◆ **Work task**
Only the lines that hold "dword" should be in the answer, each copied from the data below.

◆ **Records to use**
Background: an optimization exercise with open tools, aiming at small area, a short achievable clock period and few clock cycles. Do not read the settings as production practice.
Where RTL was checked, it was by simulation tests only, not by an equivalence proof against the original.
No activity file was given, so power comes from the tool's default toggle rates.

Setup of build 80:
// kbd_scan_react
module kbd_scan_react (
    input  wire        clk,
    input  wire        rst,
    input  wire        cmd_valid,
    input  wire [7:0]  cmd,
    output wire        cmd_ready,
    output reg  [7:0]  row_n,
    input  wire [7:0]  col_n,
    input  wire [31:0] rnd_data,
    output reg         rnd_take,
    output wire [17:0] ev,
    output reg         led_valid,
    output reg  [23:0] led_data,
    output reg         draw_valid,
    output wire [1:0]  draw_sprite,
    output wire [2:0]  fault
);
export LEC_CHECK = 0
export CAP_MARGIN = 20
export CORE_MARGIN = 2
export CORE_UTILIZATION = 40
export PLACE_DENSITY = 0.6
export SLEW_MARGIN = 20
export SYNTH_HIERARCHICAL = 1
create_clock -name core_clock -period 14.0 [get_ports {clk}]
standard.sh (not shown) runs the stock make flow with config.mk's settings and CLKGATE_MAP_FILE= SYNTH_SCRIPT=/design/flow/synth_recipe.tcl, a recipe that flattens the netlist after the stock synthesis.
==> flow/flow/run.sh <==
#!/bin/bash
# Standard ORFS layout (standard synthesis, unchanged). Timing repair aims at a
# larger setup slack than the default so that the achieved period is short.
set -euo pipefail
bash standard.sh SETUP_SLACK_MARGIN=10 CTS_CLUSTER_SIZE=24 CTS_CLUSTER_DIAMETER=70 finish > standard.log 2>&1
diff inputs: build 80 => build 10
==> flow/flow/run.sh <==
#!/bin/bash
# Standard ORFS layout (standard synthesis, unchanged). Timing repair aims at a
# larger setup slack than the default so that the achieved period is short.
set -euo pipefail
bash standard.sh SETUP_SLACK_MARGIN=9.6 CTS_CLUSTER_SIZE=24 CTS_CLUSTER_DIAMETER=70 finish > standard.log 2>&1
Re routed length on met2: build 80 and build 10 aren't equal, and the lower value belongs to build 10.
Summary of build 10 over build 80: largest net degree at the start of global routing shrank by 13; critical path required time shrank by 3.24 ns.
Build 10 vs build 80 — count of clock-buffer cells in the layout rose about 4.4%.
In build 10 relative to build 80, total routed wirelength had gone down slightly.
Going from build 80 to build 10, non-clock buffer area fraction after layout shrinks by 0.66 points.
Build 10 vs build 80 on buffer count excluding the clock tree in the final layout: build 10 is the lower one.
From an optimization exercise on the open Yosys and OpenROAD flow, aimed at small area; shortcuts taken in it are not production practice. RTL that was checked went through simulation tests only; none was proved equivalent to the original. No activity file was given, so power comes from the tool's default toggle rates.

== run a ==
Design dsv_core, start of the top module:
module dsv_core (
    input  wire          clk_i,
    input  wire          rst_i,
    input  wire [12:0]   cfg_ch_mask,
    input  wire [19:0]   cfg_start_lim,
    input  wire [19:0]   cfg_clk_min,
    input  wire [19:0]   cfg_clk_max,
    input  wire          smp_valid,
    output wire          smp_ready,
    input  wire [12:0]   smp_lv,
    input  wire          smp_eos,
    output wire [1:0]    req_sel,
    output wire          ev_valid,
    output wire [17:0]   ev,
    output wire [1055:0] rec_bytes,
    output wire [2:0]    status,
    output wire [2:0]    state_o
);
==> module dsv_classifier, before the edit <==
module dsv_classifier #(
    parameter IDX_W = 20
) (
    input  wire [IDX_W-1:0] n_i,
    input  wire [IDX_W-1:0] start_lim_i,
    input  wire [IDX_W-1:0] clk_min_i,
    input  wire [IDX_W-1:0] clk_max_i,
    output wire             start_ok_o,
    output wire             clk_ok_o
);
    assign start_ok_o = (n_i < start_lim_i);
    assign clk_ok_o   = (n_i >= clk_min_i) && (n_i <= clk_max_i);
endmodule
What follows belongs to an exercise in optimizing a design on an open flow for small area, a short achievable clock period and few clock cycles; a production flow would make more cautious choices.
Function was not checked in any run shown here: the RTL went through the layout flow alone.
Power is estimated from default activity; no workload was simulated.

`flow/config.mk`:
```
export PLATFORM = sky130hd
export DESIGN_NAME = openblt_transport
export DESIGN_NICKNAME = openblt_transport
export VERILOG_FILES = /design/flow/design.v
export SDC_FILE = /design/flow/constraint.sdc
export NUM_CORES = 4
export LEC_CHECK = 0
export CAP_MARGIN = 20
export CORE_MARGIN = 2
export CORE_UTILIZATION = 50
export CTS_CLUSTER_DIAMETER = 80
export CTS_CLUSTER_SIZE = 30
export SLEW_MARGIN = 20
export SYNTH_HIERARCHICAL = 1
```
`flow/constraint.sdc`:
```
create_clock -name core_clock -period 10.0 [get_ports {clk}]
set_input_delay 2.0000 -clock core_clock [delete_from_list [all_inputs] [get_ports {clk}]]
set_output_delay 2.0000 -clock core_clock [all_outputs]
set_load 0.01 [all_outputs]
```
`flow/design.v`:
```
module openblt_transport (
    input  wire         clk,
    input  wire         rst,             
    input  wire         cmd_valid,
    output wire         cmd_ready,
    input  wire [15:0]  cmd,
    input  wire [31:0]  arg_len,
    input  wire         dbuf_we,
    input  wire [255:0] dbuf_wdata,      
    output reg  [1:0]   status,
    output wire [31:0]  result,
    output wire [7:0]   pkt_len,
    output wire [255:0] pkt_data,        
    input  wire [31:0]  now_ms,
    input  wire [31:0]  now_tick,
    output reg          pf_rx_req,
    input  wire         pf_rx_valid,
    input  wire [7:0]   pf_rx_data,
    output reg          pf_tx_valid,
    output wire [7:0]   pf_tx_data,
    input  wire         pf_tx_done,
    input  wire         pf_tx_ok,
    output reg          mb_rx_req,
    input  wire         mb_rx_valid,
    input  wire [7:0]   mb_rx_data,
    output reg          mb_tx_valid,
    output reg          mb_tx_last,
    output wire [7:0]   mb_tx_data,
    input  wire         mb_tx_done,
    input  wire         mb_tx_ok,
    output reg          mb_de
);
    localparam [7:0]  NODE_ID       = 8'h01;
    localparam [7:0]  FUNCTION_CODE = 8'h50;
    localparam [31:0] MB_T35        = 32'd403;
    localparam [31:0] PF_TIMEOUT_MS = 32'd100;
    localparam [1:0] ST_OK = 2'd0, ST_RANGE = 2'd1, ST_HW = 2'd2, ST_ILLEGAL = 2'd3;
    localparam [3:0] S_IDLE  = 4'd0,    
                     S_POLL  = 4'd1,    
                     S_BLK   = 4'd2,    
                     S_PF0   = 4'd3,    
                     S_PFTX  = 4'd4,    
                     S_MB0   = 4'd5,    
                     S_PRE   = 4'd6,    
                     S_MBTX  = 4'd7,    
                     S_POST  = 4'd8,    
                     S_INIT  = 4'd9;    
    localparam [2:0] F_NODE = 3'd0, F_FC = 3'd1, F_LEN = 3'd2, F_PAY = 3'd3,
                     F_CLO  = 3'd4, F_CHI = 3'd5;
    function [15:0] crc_step;
        input [15:0] c;
        input [7:0]  b;
        integer k;
        reg [15:0] x;
        begin
            x = c ^ {8'h00, b};
            for (k = 0; k < 8; k = k + 1)
                x = x[0] ? ((x >> 1) ^ 16'hA001) : (x >> 1);
            crc_step = x;
        end
    endfunction
    reg        rdy;
    reg [3:0]  state;
    reg        pf_last_q;       
    reg        poll_mb;         
    reg [5:0]  n_q;             
    reg        len_ok_q;        
    reg        len_le_q;        
    reg [5:0]  idx;             
    reg [3:0]  maddr;           
    reg [15:0] wq;              
    reg [8:0]  wcnt;            
    reg [2:0]  phase;           
    reg        tx_fail;
    reg [7:0]  pf_txd;          
    reg [7:0]  mb_txd;          
    reg [15:0] crc_w;           
    reg [15:0] res;             
    reg [5:0]  pkt_len6;        
    reg        pf_init_q;       
    reg        crc_init_q;      
    reg        crc_byte_q;      
    reg [7:0]  imm_q;           
    reg        rxv_q;           
    reg [7:0]  rxd_q;
    reg [7:0]  dbuf  [0:31];
    reg [7:0]  pkt   [0:31];
    reg        pf_st;           
    reg [4:0]  pf_cnt;
    reg [5:0]  pf_exp;
    reg [31:0] pf_last_ms;
    reg [7:0]  pf_buf [0:31];
    reg [15:0] crc_reg;
    reg [5:0]  mb_cnt;
    reg        mb_sync;
    reg [31:0] mb_last_tick;
    reg [7:0]  mb_pay [0:31];
    reg        mb_hdr;          
    reg [5:0]  mb_len;          
    reg [7:0]  mb_b1, mb_b2;
    reg [15:0] crc_run;
    reg        mb_ok;           
    integer i;
    assign cmd_ready  = rdy;
    assign result     = {16'd0, res};
    assign pkt_len    = {2'b00, pkt_len6};
    assign pf_tx_data = pf_txd;
    assign mb_tx_data = mb_txd;
    genvar g;
    generate
        for (g = 0; g < 32; g = g + 1) begin : g_pkt
            assign pkt_data[8*g +: 8] = pkt[g];
        end
    endgenerate
    wire       c_acc, c_rdy, c_pf_req, c_mb_req;
    wire       c_pf_init, c_crc_init, c_crc_byte, c_rd, c_t35;
    wire       c_pf_last, c_mb_last, c_len_ok, c_len_le;
    wire [3:0] c_state;
    wire [1:0] c_status;
    wire [15:0] c_res;
    wire [15:0] crc_now = crc_init_q ? 16'hFFFF :
                          crc_byte_q ? crc_step(crc_reg, imm_q) : crc_reg;
    openblt_transport_dec u_dec (
        .cmd_valid(cmd_valid), .rdy(rdy), .cmd(cmd), .arg_len(arg_len),
        .pf_rx_valid(pf_rx_valid), .mb_rx_valid(mb_rx_valid),
        .status(status), .res(res), .crc_now(crc_now), .res_nx(c_res),
        .acc(c_acc), .rdy_nx(c_rdy), .state_nx(c_state), .status_nx(c_status),
        .pf_req(c_pf_req), .mb_req(c_mb_req),
        .pf_init(c_pf_init), .crc_init(c_crc_init), .crc_byte(c_crc_byte),
        .rd(c_rd), .t35(c_t35), .pf_last_we(c_pf_last), .mb_last_we(c_mb_last),
        .len_ok(c_len_ok), .len_le(c_len_le)
    );
    wire [24:0] ms_hi_p1 = pf_last_ms[31:7] + 25'd1;
    wire [7:0]  ms_lim   = {1'b0, pf_last_ms[6:0]} + PF_TIMEOUT_MS[7:0];
    wire [6:0]  pf_t;       
    assign pf_t[0] = (now_ms[31:20] == pf_last_ms[31:20]);
    assign pf_t[1] = (now_ms[19:7]  == pf_last_ms[19:7]);
    assign pf_t[2] = ({1'b0, now_ms[6:0]} < ms_lim);
    assign pf_t[3] = (now_ms[31:20] == ms_hi_p1[24:13]);
    assign pf_t[4] = (now_ms[19:7]  == ms_hi_p1[12:0]);
    assign pf_t[5] = ms_lim[7] && (now_ms[6:0] < ms_lim[6:0]);
    assign pf_t[6] = (now_ms[6:0] >= pf_last_ms[6:0]);
    wire [22:0] tk_hi_p1 = mb_last_tick[31:9] + 23'd1;
    wire [9:0]  tk_lim   = {1'b0, mb_last_tick[8:0]} + MB_T35[9:0];
    wire [6:0]  mb_t;
    assign mb_t[0] = (now_tick[31:20] == mb_last_tick[31:20]);
    assign mb_t[1] = (now_tick[19:9]  == mb_last_tick[19:9]);
    assign mb_t[2] = ({1'b0, now_tick[8:0]} < tk_lim);
    assign mb_t[3] = (now_tick[31:20] == tk_hi_p1[22:11]);
    assign mb_t[4] = (now_tick[19:9]  == tk_hi_p1[10:0]);
    assign mb_t[5] = tk_lim[9] && (now_tick[8:0] < tk_lim[8:0]);
    assign mb_t[6] = (now_tick[8:0] >= mb_last_tick[8:0]);
    reg [6:0] pf_t_q, mb_t_q;
    wire pf_late = !(pf_t_q[6] ? (pf_t_q[0] & pf_t_q[1] & pf_t_q[2])
                               : (pf_t_q[3] & pf_t_q[4] & pf_t_q[5]));
    wire mb_late = !(mb_t_q[6] ? (mb_t_q[0] & mb_t_q[1] & mb_t_q[2])
                               : (mb_t_q[3] & mb_t_q[4] & mb_t_q[5]));
    wire       pf_st1    = pf_st & ~pf_late;
    wire [5:0] pf_cnt_p1 = {1'b0, pf_cnt} + 6'd1;
    wire       pf_start  = rxv_q & ~pf_st1 & (rxd_q >= 8'd1) & (rxd_q <= 8'd32);
    wire       pf_del    = rxv_q & pf_st1 & (pf_cnt_p1 == pf_exp);
    wire       mb_clear  = mb_late & ~mb_sync;
    wire       mb_sync1  = mb_sync & ~mb_late;
    wire       mb_del    = mb_clear & mb_ok;
    wire [5:0] mb_cnt1   = mb_clear ? 6'd0 : mb_cnt;
    wire do_poll = (state == S_POLL);
    wire del_pf  = do_poll & ~poll_mb & pf_del;
    wire del_mb  = do_poll &  poll_mb & mb_del;
    wire [15:0] dword    = {dbuf[{maddr, 1'b1}], dbuf[{maddr, 1'b0}]};
    wire [7:0]  wbyte    = idx[0] ? wq[15:8] : wq[7:0];    
    wire [5:0]  idx_p2   = idx + 6'd2;
    wire        blk_one  = (idx + 6'd1 == n_q);           
    wire [15:0] crc_w_nx = crc_step(crc_w, mb_txd);
    reg [31:0] pk_en_pf, pk_en_mb;
    always @(*) begin
        for (i = 0; i < 32; i = i + 1) begin
            pk_en_pf[i] = del_pf && i < pf_exp;
            pk_en_mb[i] = del_mb && i < mb_len;
        end
    end
    always @(posedge clk) begin
        if (dbuf_we && rdy)
            for (i = 0; i < 32; i = i + 1)
                dbuf[i] <= dbuf_wdata[8*i +: 8];
        if (rdy) begin
            pf_buf[pf_cnt] <= pf_rx_data;
            if (mb_cnt >= 6'd3 && mb_cnt <= 6'd34)
                mb_pay[mb_cnt - 6'd3] <= mb_rx_data;
        end
        for (i = 0; i < 32; i = i + 1)
            pkt[i] <= ({8{pk_en_pf[i]}} & pf_buf[i]) | ({8{pk_en_mb[i]}} & mb_pay[i]) |
                      ({8{~(pk_en_pf[i] | pk_en_mb[i])}} & pkt[i]);
        pkt_len6 <= ({6{del_pf}} & pf_exp) | ({6{del_mb}} & mb_len) |
                    ({6{~(del_pf | del_mb)}} & pkt_len6);
    end
    always @(posedge clk) begin
        rxv_q  <= cmd[13] ? mb_rx_valid : pf_rx_valid;
        rxd_q  <= cmd[13] ? mb_rx_data  : pf_rx_data;
        pf_t_q <= pf_t;
        mb_t_q <= mb_t;
        imm_q  <= cmd[7:0];
    end
    always @(posedge clk) begin
        if (rst)
            mb_ok <= 1'b0;
        else
            mb_ok <= mb_hdr && ({1'b0, mb_len} + 7'd5 == {1'b0, mb_cnt}) &&
                     (crc_run == {mb_b1, mb_b2});
    end
    wire pft_idle = (state == S_IDLE);
    wire pft_ld   = (state == S_PFTX) & pf_tx_done & pf_tx_ok;
    wire mbt_idle = (state == S_IDLE);
    wire mbt_ld   = (state == S_MBTX) & mb_tx_done & mb_tx_ok;
    reg [7:0] mb_next;
    always @(*) begin
        case (phase)
        F_NODE:  mb_next = FUNCTION_CODE;
        F_FC:    mb_next = {2'b00, n_q};
        F_CLO:   mb_next = crc_w[15:8];
        default: mb_next = (idx == n_q) ? crc_w_nx[7:0] : wbyte;
        endcase
    end
    always @(posedge clk) begin
        pf_txd <= ({8{pft_idle}} & arg_len[7:0]) | ({8{pft_ld}} & wbyte) |
                  ({8{~(pft_idle | pft_ld)}} & pf_txd);
        mb_txd <= ({8{mbt_idle}} & NODE_ID) | ({8{mbt_ld}} & mb_next) |
                  ({8{~(mbt_idle | mbt_ld)}} & mb_txd);
    end
    always @(posedge clk) begin
        if (c_pf_last)
            pf_last_ms <= now_ms;
        if (c_mb_last)
            mb_last_tick <= now_tick;
    end
    reg        b_rdy, b_pf_req, b_mb_req;
    reg [3:0]  b_state;
    reg [1:0]  b_status;
    reg [15:0] b_res;
    always @(*) begin
        b_rdy    = 1'b0;
        b_state  = state;
        b_status = status;
        b_res    = res;
        b_pf_req = pf_rx_req;
        b_mb_req = mb_rx_req;
        case (state)
        S_POLL: begin
            b_rdy    = 1'b1;
            b_state  = S_IDLE;
            b_pf_req = 1'b0;
            b_mb_req = 1'b0;
            b_res    = {15'd0, poll_mb ? mb_del : pf_del};
        end
        S_BLK: if (!len_ok_q || blk_one || idx_p2 == n_q) begin
            b_status = len_le_q ? ST_OK : ST_RANGE;
            b_rdy    = 1'b1;
            b_state  = S_IDLE;
        end
        S_PF0: if (len_ok_q)
            b_state = S_PFTX;
        else begin
            b_status = ST_RANGE;
            b_rdy    = 1'b1;
            b_state  = S_IDLE;
        end
        S_PFTX: if (pf_tx_done && (!pf_tx_ok || pf_last_q)) begin
            b_status = pf_tx_ok ? ST_OK : ST_HW;
            b_rdy    = 1'b1;
            b_state  = S_IDLE;
        end
        S_MB0: if (len_ok_q)
            b_state = S_PRE;
        else begin
            b_status = ST_RANGE;
            b_rdy    = 1'b1;
            b_state  = S_IDLE;
        end
        S_PRE: if (wcnt[2:0] == 3'd4)
            b_state = S_MBTX;
        S_MBTX: if (mb_tx_done && (!mb_tx_ok || phase == F_CHI))
            b_state = S_POST;
        S_POST: if (wcnt[1:0] == 2'd2) begin
            b_status = tx_fail ? ST_HW : ST_OK;
            b_rdy    = 1'b1;
            b_state  = S_IDLE;
        end
        S_INIT: if (!mb_rx_valid && wcnt == MB_T35[8:0]) begin
            b_mb_req = 1'b0;
            b_rdy    = 1'b1;
            b_state  = S_IDLE;
        end
        default: begin
            b_rdy   = 1'b1;
            b_state = S_IDLE;
        end
        endcase
    end
    wire        n_rdy, n_pf_req, n_mb_req;
    wire [3:0]  n_state;
    wire [1:0]  n_status;
    wire [15:0] n_res;
    openblt_transport_sel #(.W(25)) u_sel (
        .s(rdy),
        .a({c_rdy, c_state, c_status, c_res, c_pf_req, c_mb_req}),
        .b({b_rdy, b_state, b_status, b_res, b_pf_req, b_mb_req}),
        .y({n_rdy, n_state, n_status, n_res, n_pf_req, n_mb_req})
    );
    always @(posedge clk) begin
        if (rst) begin
            rdy       <= 1'b1;
            state     <= S_IDLE;
            status    <= ST_OK;
            res       <= 16'd0;
            pf_rx_req <= 1'b0;
            mb_rx_req <= 1'b0;
        end else begin
            rdy       <= n_rdy;
            state     <= n_state;
            status    <= n_status;
            res       <= n_res;
            pf_rx_req <= n_pf_req;
            mb_rx_req <= n_mb_req;
        end
    end
    always @(posedge clk)
        pf_last_q <= (idx == n_q);
    always @(posedge clk) begin
        if (rst) begin
            pf_st       <= 1'b0;
            pf_cnt      <= 5'd0;
            pf_init_q   <= 1'b0;
            crc_init_q  <= 1'b0;
            crc_byte_q  <= 1'b0;
            crc_reg     <= 16'hFFFF;
            mb_cnt      <= 6'd0;
            mb_sync     <= 1'b0;
            mb_hdr      <= 1'b0;
            mb_de       <= 1'b0;
            pf_tx_valid <= 1'b0;
            mb_tx_valid <= 1'b0;
            mb_tx_last  <= 1'b0;
        end else begin
            pf_init_q  <= c_pf_init;
            crc_init_q <= c_crc_init;
            crc_byte_q <= c_crc_byte;
            if (pf_init_q) begin
                pf_st  <= 1'b0;
                pf_cnt <= 5'd0;
            end
            if (state != S_BLK)
                crc_reg <= crc_now;
            case (state)
            S_IDLE: begin
                n_q      <= arg_len[5:0];
                len_ok_q <= c_len_ok;
                len_le_q <= c_len_le;
                idx      <= 6'd0;
                maddr    <= 4'd1;
                wq       <= (dbuf_we ? dbuf_wdata[15:0] : {dbuf[1], dbuf[0]});
                phase    <= F_NODE;
                crc_w    <= 16'hFFFF;
                tx_fail  <= 1'b0;
                wcnt     <= 9'd0;
                poll_mb  <= cmd[13];
            end
            S_POLL: begin
                if (!poll_mb) begin
                    if (!rxv_q) begin
                        pf_st <= pf_st1;
                        if (!pf_st1)
                            pf_cnt <= 5'd0;
                    end else if (!pf_st1) begin
                        pf_st  <= pf_start;
                        pf_cnt <= 5'd0;
                        pf_exp <= rxd_q[5:0];
                    end else if (pf_del) begin
                        pf_st  <= 1'b0;
                        pf_cnt <= 5'd0;
                    end else
                        pf_cnt <= pf_cnt + 5'd1;
                end else begin
                    if (!rxv_q || mb_sync1) begin
                        mb_cnt  <= mb_cnt1;
                        mb_sync <= mb_sync1;
                    end else if (mb_cnt1 == 6'd37) begin
                        mb_cnt  <= 6'd0;
                        mb_sync <= 1'b1;
                    end else begin
                        mb_cnt  <= mb_cnt1 + 6'd1;
                        mb_sync <= 1'b0;
                        mb_b1   <= rxd_q;
                        mb_b2   <= mb_b1;
                        crc_run <= (mb_cnt1 < 6'd2) ? 16'hFFFF : crc_step(crc_run, mb_b2);
                        if (mb_cnt1 == 6'd0)
                            mb_hdr <= (rxd_q == NODE_ID);
                        if (mb_cnt1 == 6'd1)
                            mb_hdr <= mb_hdr & (rxd_q == FUNCTION_CODE);
                        if (mb_cnt1 == 6'd2) begin
                            mb_hdr <= mb_hdr & (rxd_q[7:6] == 2'b00) & (rxd_q != 8'd0);
                            mb_len <= rxd_q[5:0];
                        end
                    end
                end
            end
            S_BLK: begin
                if (len_ok_q)
                    crc_reg <= blk_one ? crc_step(crc_reg, wq[7:0])
                                       : crc_step(crc_step(crc_reg, wq[7:0]), wq[15:8]);
                idx   <= idx_p2;
                wq    <= dword;
                maddr <= maddr + 4'd1;
            end
            S_PF0:
                pf_tx_valid <= len_ok_q;
            S_PFTX: if (pf_tx_done) begin
                if (!pf_tx_ok || pf_last_q)
                    pf_tx_valid <= 1'b0;
                else begin
                    idx <= idx + 6'd1;
                    if (idx[0]) begin
                        wq    <= dword;
                        maddr <= maddr + 4'd1;
                    end
                end
            end
            S_MB0:
                mb_de <= len_ok_q;
            S_INIT: begin
                mb_cnt  <= 6'd0;
                mb_sync <= 1'b0;
                if (mb_rx_valid)
                    wcnt <= 9'd0;
                else
                    wcnt <= wcnt + 9'd1;
            end
            S_PRE: begin
                wcnt <= wcnt + 9'd1;
                if (wcnt[2:0] == 3'd4)
                    mb_tx_valid <= 1'b1;
            end
            S_MBTX: if (mb_tx_done) begin
                if (!mb_tx_ok || phase == F_CHI) begin
                    mb_tx_valid <= 1'b0;
                    mb_tx_last  <= 1'b0;
                    tx_fail     <= !mb_tx_ok;
                    wcnt        <= 9'd0;
                end else begin
                    if (phase != F_CLO)
                        crc_w <= crc_w_nx;
                    case (phase)
                    F_NODE: phase <= F_FC;
                    F_FC:   phase <= F_LEN;
                    F_CLO:  begin phase <= F_CHI; mb_tx_last <= 1'b1; end
                    default: begin  
                        phase <= F_PAY;
                        if (idx == n_q)
                            phase <= F_CLO;
                        else begin
                            idx <= idx + 6'd1;
                            if (idx[0]) begin
                                wq    <= dword;
                                maddr <= maddr + 4'd1;
                            end
                        end
                    end
                    endcase
                end
            end
            S_POST: begin
                wcnt <= wcnt + 9'd1;
                if (wcnt[1:0] == 2'd2)
                    mb_de <= 1'b0;
            end
            default: ;
            endcase
        end
    end
endmodule
module openblt_transport_dec (
    input  wire        cmd_valid,
    input  wire        rdy,
    input  wire [15:0] cmd,
    input  wire [31:0] arg_len,
    input  wire        pf_rx_valid,
    input  wire        mb_rx_valid,
    input  wire [1:0]  status,
    input  wire [15:0] res,
    input  wire [15:0] crc_now,      
    output wire [15:0] res_nx,       
    output wire        acc,          
    output wire        rdy_nx,
    output wire [3:0]  state_nx,
    output wire [1:0]  status_nx,    
    output wire        pf_req,
    output wire        mb_req,
    output wire        pf_init,
    output wire        crc_init,
    output wire        crc_byte,
    output wire        rd,           
    output wire        t35,          
    output wire        pf_last_we,   
    output wire        mb_last_we,   
    output wire        len_ok,       
    output wire        len_le        
);
    wire       imm0 = (cmd[7:0] == 8'h00);
    wire [7:0] hi   = cmd[15:8];
    assign acc = cmd_valid & rdy;
    wire d_pf_init  = imm0 && hi == 8'h10;
    wire d_pf_tx    = imm0 && hi == 8'h11;
    wire d_pf_poll  = imm0 && hi == 8'h12;
    wire d_crc_init = imm0 && hi == 8'h20;
    wire d_crc_byte = hi == 8'h21;
    wire d_crc_read = imm0 && hi == 8'h22;
    wire d_crc_blk  = imm0 && hi == 8'h23;
    wire d_mb_init  = imm0 && hi == 8'h30;
    wire d_mb_tx    = imm0 && hi == 8'h31;
    wire d_mb_poll  = imm0 && hi == 8'h32;
    wire d_t35      = imm0 && hi == 8'h33;
    wire d_legal    = d_pf_init | d_pf_tx | d_pf_poll | d_crc_init | d_crc_byte |
                      d_crc_read | d_crc_blk | d_mb_init | d_mb_tx | d_mb_poll | d_t35;
    wire len_hi0  = (arg_len[31:6] == 26'd0);
    assign len_le = len_hi0 && (!arg_len[5] || arg_len[4:0] == 5'd0);
    assign len_ok = len_le && (arg_len[5:0] != 6'd0);
    wire go_poll = acc & (d_pf_poll | d_mb_poll);
    wire go_blk  = acc & d_crc_blk;
    wire go_pftx = acc & d_pf_tx;
    wire go_mbtx = acc & d_mb_tx;
    wire go_init = acc & d_mb_init;
    assign rdy_nx    = !(go_poll | go_blk | go_pftx | go_mbtx | go_init);
    assign state_nx  = {go_init, go_mbtx, go_blk | go_pftx, go_poll | go_pftx | go_mbtx | go_init};
    assign status_nx = !acc ? status : !d_legal ? 2'd3 : 2'd0;
    assign res_nx    = rd ? crc_now : t35 ? 16'd403 : res;
    assign pf_req    = acc & d_pf_poll;
    assign mb_req    = acc & (d_mb_poll | d_mb_init);
    assign pf_init   = acc & d_pf_init;
    assign crc_init  = acc & d_crc_init;
    assign crc_byte  = acc & d_crc_byte;
    assign rd        = acc & d_crc_read;
    assign t35       = acc & d_t35;
    assign pf_last_we = acc & d_pf_poll & pf_rx_valid;
    assign mb_last_we = acc & d_mb_poll & mb_rx_valid;
endmodule
module openblt_transport_sel #(
    parameter integer W = 1
) (
    input  wire         s,
    input  wire [W-1:0] a,
    input  wire [W-1:0] b,
    output wire [W-1:0] y
);
    assign y = s ? a : b;
endmodule
```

◆ **Completed exercise**
    wire [15:0] dword    = {dbuf[{maddr, 1'b1}], dbuf[{maddr, 1'b0}]};
                wq    <= dword;
                        wq    <= dword;
                                wq    <= dword;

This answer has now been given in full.